Cattedrale di Carpi

Omelia del Vescovo alle esequie di don Catellani

6 novembre 2021

Omelia

Ho conosciuto don Renzo negli ultimi due anni e per questo ho chiesto una mano ad alcune persone che lo hanno conosciuto bene. Le testimonianze preparate da diverse persone – presbiteri, laici, religiose – convergono su alcuni tratti: prima di tutto la sobrietà e la severità della persona. Era esigente soprattutto con se stesso e di conseguenza anche con degli altri. Queste sono caratteristiche che fanno, di una persona, una persona “seria”; seria ma non pesante; seria perché ha preso sul serio la vita e il ministero. Don Renzo però non voleva caricare inutilmente pesi sulle spalle degli altri. Quando Gesù dice di prendere il suo giogo, come abbiamo appena sentito, afferma una cosa strana: sembra aggiungere un altro peso agli altri, quelli portati sulle spalle da coloro che sono affaticati e oppressi: “venite a me, prendete il mio giogo sopra di voi”. Questo peso che Gesù propone in realtà è il peso dell’amore. Il giogo è legame, quel legame che permette di camminare insieme ad altri, di condividere le fatiche e le gioie, di lavorare a testa bassa, compiendo giorno per giorno ciò che il Signore chiede. Il giogo di Gesù è l’amore: per questo chiede di portarlo e promette che alleggerisce la vita: lui si offre ad occupare uno dei posti del giogo, lo condivide con noi, e quindi il giogo diventa leggero. Don Renzo aveva accolto questo giogo, il giogo dell’amore, il giogo dell’impegno quotidiano; la consapevolezza che il Signore gli stava accanto lo rendeva capace di compiere il proprio dovere senza farlo pesare sugli altri.

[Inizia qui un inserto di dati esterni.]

<file path="src/design/isa_pkg.sv">
// execute datapath widths and opcodes
`default_nettype none

package isa_pkg;

    // data width of operands and results
    parameter int XLEN = 16;

    // physical register and reorder buffer index width
    parameter int TAG_W = 6;

    // opcode field width
    parameter int OP_W = 3;

    // shifts only look at the low bits of operand b
    parameter int SHAMT_W = 4;

    // add, sub and mul keep the low XLEN bits; logic ops are bitwise
    typedef enum logic [OP_W-1:0] {
        OP_ADD = 3'd0,
        OP_SUB = 3'd1,
        OP_AND = 3'd2,
        OP_OR  = 3'd3,
        OP_XOR = 3'd4,
        OP_SHL = 3'd5,
        OP_SHR = 3'd6,
        OP_MUL = 3'd7
    } op_e;

endpackage

`default_nettype wire

</file>
<file path="src/design/pipe_pkg.sv">
// stage-to-stage packets
`default_nettype none

package pipe_pkg;

    //////////////////////////////////////////////////
    // issue side
    //////////////////////////////////////////////////

    // operands are already read from the register file
    typedef struct packed {
        isa_pkg::op_e                  op;
        logic [isa_pkg::XLEN-1:0]      src_a;
        logic [isa_pkg::XLEN-1:0]      src_b;
        logic [isa_pkg::TAG_W-1:0]     phy_dst;
        logic [isa_pkg::TAG_W-1:0]     rob_idx;
        logic                          reg_wrt;
    } issue_pkt_t;

    //////////////////////////////////////////////////
    // writeback side
    //////////////////////////////////////////////////

    // rob_idx doubles as the done index for the reorder buffer
    typedef struct packed {
        logic [isa_pkg::XLEN-1:0]      data;
        logic [isa_pkg::TAG_W-1:0]     phy_dst;
        logic [isa_pkg::TAG_W-1:0]     rob_idx;
        logic                          reg_wrt;
    } wb_pkt_t;

endpackage

`default_nettype wire

</file>
<file path="src/design/issue_dispatch.sv">
// issue register and lane dispatch
`timescale 1ns/1ns
`default_nettype none

module issue_dispatch #(
    parameter int NUM_LANES = 4
) (
    input  wire logic                   clk,
    input  wire logic                   arst_n,
    input  wire logic                   issue_valid,
    input  pipe_pkg::issue_pkt_t        issue_pkt,
    output logic                        issue_stall,
    input  wire logic [NUM_LANES-1:0]   lane_ready,
    output logic [NUM_LANES-1:0]        lane_valid,
    output pipe_pkg::issue_pkt_t        lane_pkt
);

    logic                   hold_full;
    pipe_pkg::issue_pkt_t   hold_pkt;
    logic [NUM_LANES-1:0]   pick;
    logic                   found;
    logic                   any_ready;
    logic                   accept;

    // lowest ready lane wins
    always_comb begin
        pick  = '0;
        found = 1'b0;
        for (int i = 0; i < NUM_LANES; i++) begin
            if (lane_ready[i] && !found) begin
                pick[i] = 1'b1;
                found   = 1'b1;
            end
        end
    end

    assign any_ready   = |lane_ready;
    assign issue_stall = hold_full && !any_ready;
    assign accept      = issue_valid && !issue_stall;
    assign lane_valid  = hold_full ? pick : '0;
    assign lane_pkt    = hold_pkt;

    // release and refill can happen in the same cycle
    always_ff @(posedge clk or negedge arst_n) begin
        if (!arst_n) begin
            hold_full <= 1'b0;
        end else if (accept) begin
            hold_full <= 1'b1;
        end else if (hold_full && any_ready) begin
            hold_full <= 1'b0;
        end
    end

    always_ff @(posedge clk) begin
        if (accept) begin
            hold_pkt <= issue_pkt;
        end
    end

endmodule

`default_nettype wire

</file>
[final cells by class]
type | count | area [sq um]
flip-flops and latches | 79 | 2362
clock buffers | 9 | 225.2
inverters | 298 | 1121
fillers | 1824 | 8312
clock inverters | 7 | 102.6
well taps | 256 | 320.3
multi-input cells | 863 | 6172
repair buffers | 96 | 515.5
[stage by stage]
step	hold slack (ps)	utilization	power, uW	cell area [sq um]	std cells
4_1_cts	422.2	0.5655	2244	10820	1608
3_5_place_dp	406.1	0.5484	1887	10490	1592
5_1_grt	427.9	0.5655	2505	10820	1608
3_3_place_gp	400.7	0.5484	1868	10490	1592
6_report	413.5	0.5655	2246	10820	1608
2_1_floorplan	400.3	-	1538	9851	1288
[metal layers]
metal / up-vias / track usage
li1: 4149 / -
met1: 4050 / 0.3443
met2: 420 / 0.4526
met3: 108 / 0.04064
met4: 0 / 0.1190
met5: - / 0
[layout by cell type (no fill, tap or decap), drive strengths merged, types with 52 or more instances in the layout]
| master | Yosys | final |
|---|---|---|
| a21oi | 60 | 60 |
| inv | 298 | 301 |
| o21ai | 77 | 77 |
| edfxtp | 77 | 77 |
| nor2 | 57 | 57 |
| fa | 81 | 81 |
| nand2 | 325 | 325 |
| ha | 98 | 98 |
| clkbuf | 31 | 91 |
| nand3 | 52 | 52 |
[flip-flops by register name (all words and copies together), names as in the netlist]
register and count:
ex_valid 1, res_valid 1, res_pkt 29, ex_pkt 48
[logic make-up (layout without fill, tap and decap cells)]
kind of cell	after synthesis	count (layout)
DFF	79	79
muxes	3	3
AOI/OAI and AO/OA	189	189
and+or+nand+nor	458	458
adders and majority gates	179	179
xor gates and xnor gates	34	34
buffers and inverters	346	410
==> src/rv_macros.svh <==
/* rv32i core constants */
`ifndef RV_MACROS_SVH
`define RV_MACROS_SVH

`define XLEN        32
`define REG_ADDR_W  5
`define MEM_WORDS   256    // shared memory depth
`define MEM_IDX_W   8
`define RESET_PC    0      // word index of the first fetch

// major opcodes
`define OPC_OP      7'b0110011
`define OPC_OP_IMM  7'b0010011
`define OPC_LUI     7'b0110111
`define OPC_LOAD    7'b0000011
`define OPC_STORE   7'b0100011

`endif

==> src/rv_pkg.sv <==
/* rv32i core types */
`default_nettype none

`include "rv_macros.svh"

package rv_pkg;

	typedef logic [`XLEN-1:0]       xlen_t;
	typedef logic [`XLEN-1:0]       instr_t;
	typedef logic [`REG_ADDR_W-1:0] reg_addr_t;
	typedef logic [`MEM_IDX_W-1:0]  mem_idx_t;   // word index, not byte address

	typedef enum logic [2:0] {
		ALU_ADD,
		ALU_SUB,
		ALU_AND,
		ALU_OR,
		ALU_XOR,
		ALU_SLT,
		ALU_PASS_B    // lui
	} alu_op_e;

	typedef enum logic [1:0] {FS_IDLE, FS_FETCHING, FS_HALTED} fetch_state_e;

	// who drives the shared memory this cycle
	typedef enum logic [1:0] {OWN_NONE, OWN_DATA, OWN_HOST, OWN_FETCH} mem_owner_e;

endpackage

`default_nettype wire

==> src/fetch_unit.sv <==
/* instruction fetch */
`timescale 1ns/1ns
`default_nettype none

`include "rv_macros.svh"

module fetch_unit (
	input  logic             ip_clk,
	input  logic             ip_rst,
	input  logic             run,
	input  logic             stall,
	input  logic             fetch_gnt,
	input  rv_pkg::xlen_t    mem_rdata,
	output logic             fetch_req,
	output rv_pkg::mem_idx_t fetch_idx,
	output rv_pkg::instr_t   if_instr,
	output logic             if_valid,
	output logic             if_done
);

	rv_pkg::fetch_state_e state;
	rv_pkg::mem_idx_t     pc;
	logic                 halt_word;   // all-zero word ends the program
	logic                 take;        // granted fetch lands this cycle

	assign fetch_req = (state == rv_pkg::FS_FETCHING) && run;
	assign fetch_idx = pc;
	assign halt_word = (mem_rdata == '0);
	assign take      = fetch_gnt && !stall;

	always_ff @(posedge ip_clk or posedge ip_rst) begin
		if (ip_rst) begin
			state <= rv_pkg::FS_IDLE;
			pc    <= rv_pkg::mem_idx_t'(`RESET_PC);
		end else begin
			case (state)
				rv_pkg::FS_IDLE: begin
					if (run) state <= rv_pkg::FS_FETCHING;
				end
				rv_pkg::FS_FETCHING: begin
					if (!run) begin
						state <= rv_pkg::FS_IDLE;     // pc holds, resumes later
					end else if (take && halt_word) begin
						state <= rv_pkg::FS_HALTED;
					end else if (take) begin
						pc <= pc + 1'b1;
					end
				end
				default: state <= rv_pkg::FS_HALTED;  // stays until reset
			endcase
		end
	end

	// fetch/decode register, no grant means a bubble
	always_ff @(posedge ip_clk or posedge ip_rst) begin
		if (ip_rst) begin
			if_valid <= 1'b0;
			if_done  <= 1'b0;
		end else if (!stall) begin
			if_valid <= take && !halt_word;
			if_done  <= take && halt_word;  // one slot only
		end
	end

	always_ff @(posedge ip_clk) begin
		if (!stall) if_instr <= mem_rdata;
	end

	halt_is_final: assert property (@(posedge ip_clk) disable iff (ip_rst)
		state == rv_pkg::FS_HALTED |-> !fetch_req && !fetch_gnt && !if_valid)
		else $error("fetch resumed after halt");

endmodule

`default_nettype wire

==> config.mk <==
export PLATFORM = sky130hd
export DESIGN_NAME = fetch_unit
export DESIGN_NICKNAME = d
export VERILOG_FILES = /design/src/rv_pkg.sv /design/src/fetch_unit.sv
export VERILOG_INCLUDE_DIRS = /design/src /design/src/src
export SDC_FILE = /design/constraint.sdc
export NUM_CORES = 1
export LEC_CHECK = 0
export BUFFER_PORTS_ARGS = -buffer_cell sky130_fd_sc_hd__buf_2
export CORE_ASPECT_RATIO = 0.8
export CORE_MARGIN = 8
export CORE_UTILIZATION = 41
export DETAILED_ROUTE_END_ITERATION = 6
export PLACE_DENSITY = 0.73
export SYNTH_ARGS = -nofsm -noshare
export SYNTH_HDL_FRONTEND = slang
export SYNTH_SLANG_ARGS = --single-unit
==> constraint.sdc <==
create_clock -name ip_clk -period 1.3 [get_ports ip_clk]
set_clock_uncertainty 0.15 [all_clocks]
set_input_delay 0 -clock ip_clk [delete_from_list [all_inputs] [get_ports ip_clk]]
set_output_delay 0 -clock ip_clk [all_outputs]
set_load 0.02 [all_outputs]
# Word level (Yosys, flattened, before mapping)
# Index checks and enable logic that the tools add are counted.
[classes]
addsub = 1
n_eq_ne = 3
muxes = 4
bitwise_logic = 1
reduce_logical = 10
[ops]
columns = ["cell", "n"]
rows = [
  ["zero test 32 bit", 1],
  ["adder 8 x 1 -> 8 bit (second input constant)", 1],
  ["2-to-1 mux 2 bit", 3],
  ["logical AND 1 bit", 4],
  ["one-hot mux 2 bit (2 select lines)", 1],
  ["AND reduction 4 bit", 1],
  ["inequality test 3 x 2 -> 1 bit (second input constant)", 1],
  ["equality test 2 x 1 -> 1 bit (second input constant)", 1],
  ["zero test 1 bit", 2],
  ["zero test 2 bit", 1],
  ["inequality test 2 bit (second input constant)", 1],
  ["AND reduction 2 bit", 1],
  ["inverter 1 bit", 1],
]
[totals]
regBits = 44
input_bits = 37
out_inout_bits = 43
word_cells = 24

# Longest topological paths before layout
# Gate-level depths: netlist (run 1).
[depth]
word_depth = 6
depth_mapped = 4
ltp_nobuf = 4

# Least setup slack after synthesis (run 1)
# OpenSTA, ideal clock, no wires.
[synth_path]
path_type = "reg-to-reg"
start = "register state[0]"
end = "register pc[1] (netlist: fetch_idx[1])"
setup_time_ns = 0.128
arrival_ns = 1.170
t_required_ns = 1.022
path_slack_ns = -0.147
stages_incl_launch_ff = 5
path_buffers = 0
synth_period_minus_slack_ns = 1.447
cell_sequence = "dfrtp_1 and3b_1 and2b_2 o21ai_2 mux2_1"
[synth_between]
elab_chain_cells = 2
[synth_rtl]
columns = ["item", "line", "text"]
rows = [
  ["from (decl)", "fetch_unit.sv:21", "rv_pkg::fetch_state_e state;"],
  ["from (signal assigned)", "fetch_unit.sv:33", "state <= rv_pkg::FS_IDLE;"],
  ["from (signal assigned)", "fetch_unit.sv:38", "if (run) state <= rv_pkg::FS_FETCHING;"],
  ["from (signal assigned)", "fetch_unit.sv:42", "state <= rv_pkg::FS_IDLE;"],
  ["equality test 2 x 1 -> 1 bit", "fetch_unit.sv:36", "case (state)"],
  ["AND reduction 4 bit (no line)", "-", ""],
  ["to (signal assigned)", "fetch_unit.sv:34", "pc <= rv_pkg::mem_idx_t'(`RESET_PC);"],
  ["to (signal assigned)", "fetch_unit.sv:46", "pc <= pc + 1'b1;"],
  ["to (decl)", "fetch_unit.sv:22", "rv_pkg::mem_idx_t pc;"],
]
# Every way passes these cells.
# A chain may end at the register's enable or synchronous reset.

# Worst setup path in the final report (run 1)
[layout_path]
start = "register state[1]"
end = "register pc[1] (netlist: fetch_idx[1])"
# The elaborated chain is that of the path after synthesis.

==> key figures, run 1 <==
Outcome
  – Status: complete, but fails checks
  – Violated checks: negative hold slack, negative setup slack

Logic synthesis
  – Post-synth top flop: edfxtp_1
  – Sequential-to-total area share from yosys stat: 73.0%
  – Most common cell in the synthesized netlist: edfxtp_1
  – Async SR Flop Fraction: 27.3%
  – Multiplexer share of the synthesized area: 0.652%
  – Commonest cells post-synth: edfxtp_1, dfrtp_1, nor4_4, xnor2_1, o2111ai_1
  – Share of Yosys cell area claimed by the top area cell type: 55.7%
  – Post-synth net total: 128
  – Ranking of synthesized cells by area: edfxtp_1, dfrtp_1, nor4_4
  – Synthesis warning total: 0
  – Xor and xnor area share after synthesis: 3.55%
  – Post-Synth Simple-Gate Area: 16.4%
  – Post-synth top area cell: edfxtp_1
  – Adder-Cell Fraction of Synth Area: 0.725%
  – Synth Area per Inst: 19.2 um2
  – Count of different cell masters after synthesis: 25
  – Gate Count Post-Synth: 90
  – EDFF count, synth: 32
  – Post-synthesis compound-gate area fraction: 5.00%
  – Synthesized area: 1730 um2
  – Yosys reg bits: 44
  – Largest family of logic cells by synthesized area: simple AND/OR/NAND/NOR gates

Layout
  – # diodes: 0
  – Area grow syn2layout: 63.7%
  – Final core utilization: 68.5%
  – Layout cells sized above 1: 53.7%
  – Total Nets Final: 264
  – Cell Count, Final, Fillers Out: 284

Critical path
  – Arrival time worst endpoint: 1480 ps
  – FF-to-FF End: fetch_idx[1]
  – CP max stage cell: dfrtp_1
  – Bufs and invs on worst path: 0
  – Crit path max fanout: 7
  – Crit start category: register
  – WP depth: 4
  – Crit Path Category: register to register
  – Critical Path End Type: register
  – CP required: 1320 ps
  – Reg2Reg Setup Slack: -160 ps
  – R2R depth: 4
  – Delay-heaviest family, CP: simple AND/OR/NAND/NOR gates
  – Critical path cell sequence: nand2b_4 -> and2b_4 -> o21ai_4 -> mux2_4
  – Max stage delay on crit path: 390 ps
  – RR Startpoint: state[1]

Floorplanning
  – Chip Height: 74.0 um
  – # IOs: 80
  – Cell row count: 21
  – Die area: 6560 um2
  – Core Box Area: 4130 um2
  – Width of the chip: 88.6 um
  – Initial Utilization: 41.9%

Placement
  – Post-place setup slack: -205 ps
  – Gpl congestion: 0.786
  – Placed Instances: 239
  – Dpl hpwl: 3.25 mm
  – Buffers on Ports: 79

CTS
  – Max clock buf depth: 2
  – CTS tree: yes
  – H-Tree Level Count: 2
  – Clk sinks: 44
  – Hold_buf cts: 35
  – Worst skew pair latency: 280 ps
  – Cell at the root of the clock tree: clkbuf_8
  – Reg clk slew, reported paths: 80 ps
  – Num CTS Buffers: 5

Timing
  – Max Clk Rate: 684 MHz
  – PnR worst setup slack: -163 ps
  – RSZ-0062 raised after global routing: yes
  – Setup TNS: -890 ps
  – Final period util: 113%
  – Max-slew violations: 0
  – WHS: -147 ps
  – Worst Tran Pin Value: 473 ps
  – Fin crit period: 1460 ps
  – Worst slew margin: 68.4%
  – Final setup vio count: 9
  – Final Hold Fails: 2

Global routing
  – Global-route usage over all layers: 14.6%
  – Largest net degree at the start of global routing: 33
  – Gr ovfl total: 0
  – Global-route wire length before repair: 7.18 mm
  – Vias in the first global route: 1456
  – Initial antenna violation count: 0

Detailed routing
  – Post-Route WL: 4.67 mm
  – DR vias: 1355
  – Vias per cell: 4.77
  – Routed Antenna Nets: 0
  – Met3 WL: 508 um
  – Met2 WL: 2.35 mm
  – M1 wire length: 1.75 mm
  – WL per Instance: 16.5 um
  – Max layer used: met4
  – TritonRoute pass-1 iters: 4
  – Drc violations: 0
  – First DRT Iteration DRCs: 49

Min path
  – Hold wc startpoint: run
  – Hold Path Stages: 2
  – Min-delay worst type: input port to register
  – Hold endpoint: state[1]

Run
  – Max-cap violations: 0

Power
  – Power per Cell Area: 1270 nW/um2
  – Static Leak: 1.22 nW
  – Max IR drop VDD: 1.01 mV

Poi è stato evidenziato nelle testimonianze il tratto della sua profondità, della sua cultura come autodidatta; una cultura vasta, che si inoltrava anche nella letteratura straniera antica e moderna; anche qui potremmo dire che don Renzo non era uno che calasse le cose dall’alto; cercava invece di innestarsi nella situazione della persona che aveva di fronte. Questa era una sua caratteristica dentro a qualsiasi servizio diocesano: in Seminario come padre spirituale, nel campo formativo a diversi livelli dell’Azione Cattolica, come delegato per l’ecumenismo e soprattutto come cappellano dell’Ospedale di Carpi. In tutti questi ambiti don Renzo non compiva delle “prestazioni”, ma incontrava delle persone. I servizi che lui ha portato avanti fanno capire che il suo ministero non era rivolto alle masse, alle grandi assemblee, ma era rivolto specificamente alle persone. Come cappellano dell’Ospedale, in particolare, ha espresso un’attenzione e una sensibilità particolari: era molto attento a sviluppare, là dove poteva, dei dialoghi approfonditi con i pazienti, che fossero un annuncio del Vangelo, un innesto di speranza.

Il vescovo emerito Francesco Cavina lo ha tratteggiato così nella lettera inviata in questa circostanza: “la sua vita segnata da una radicale dedizione ai servizi che gli sono stati affidati, soprattutto con i fratelli deboli e infermi, è il chiaro segno della sua solida formazione e della sua passione per l’uomo in tutti i suoi aspetti. Non meno evidenti erano la sua ampia e profonda cultura e soprattutto la sua convinta adesione a Cristo e al ministero sacerdotale che aveva abbracciato con serietà e semplicità”. Penso che quando Gesù, come abbiamo appena sentito nel Vangelo, ha esaltato i piccoli gli umili, e non i sapienti e gli intelligenti, non ce l’avesse con la cultura e con chi aveva studiato – e don Renzo ha studiato molto – ma ce l’aveva piuttosto con chi fa della propria cultura e preparazione un piedistallo per giudicare gli altri, per porre dei pesi sulle spalle degli altri, per esibire la propria erudizione. Si può essere piccoli e semplici anche con molta cultura: anche questo ci ha insegnato don Renzo; la piccolezza, la semplicità, l’umiltà del cuore non è inversamente proporzionale a ciò che uno sa, ma è direttamente proporzionale all’attenzione all’altro, al mettersi nei panni dell’altro. Di questo ringraziamo il Signore perché ha dato in don Renzo un’impronta chiara di che cosa significa da uomo, da cristiano e da sacerdote, amare Lui, prendere il suo giogo, amare i fratelli, condividere il giogo degli altri.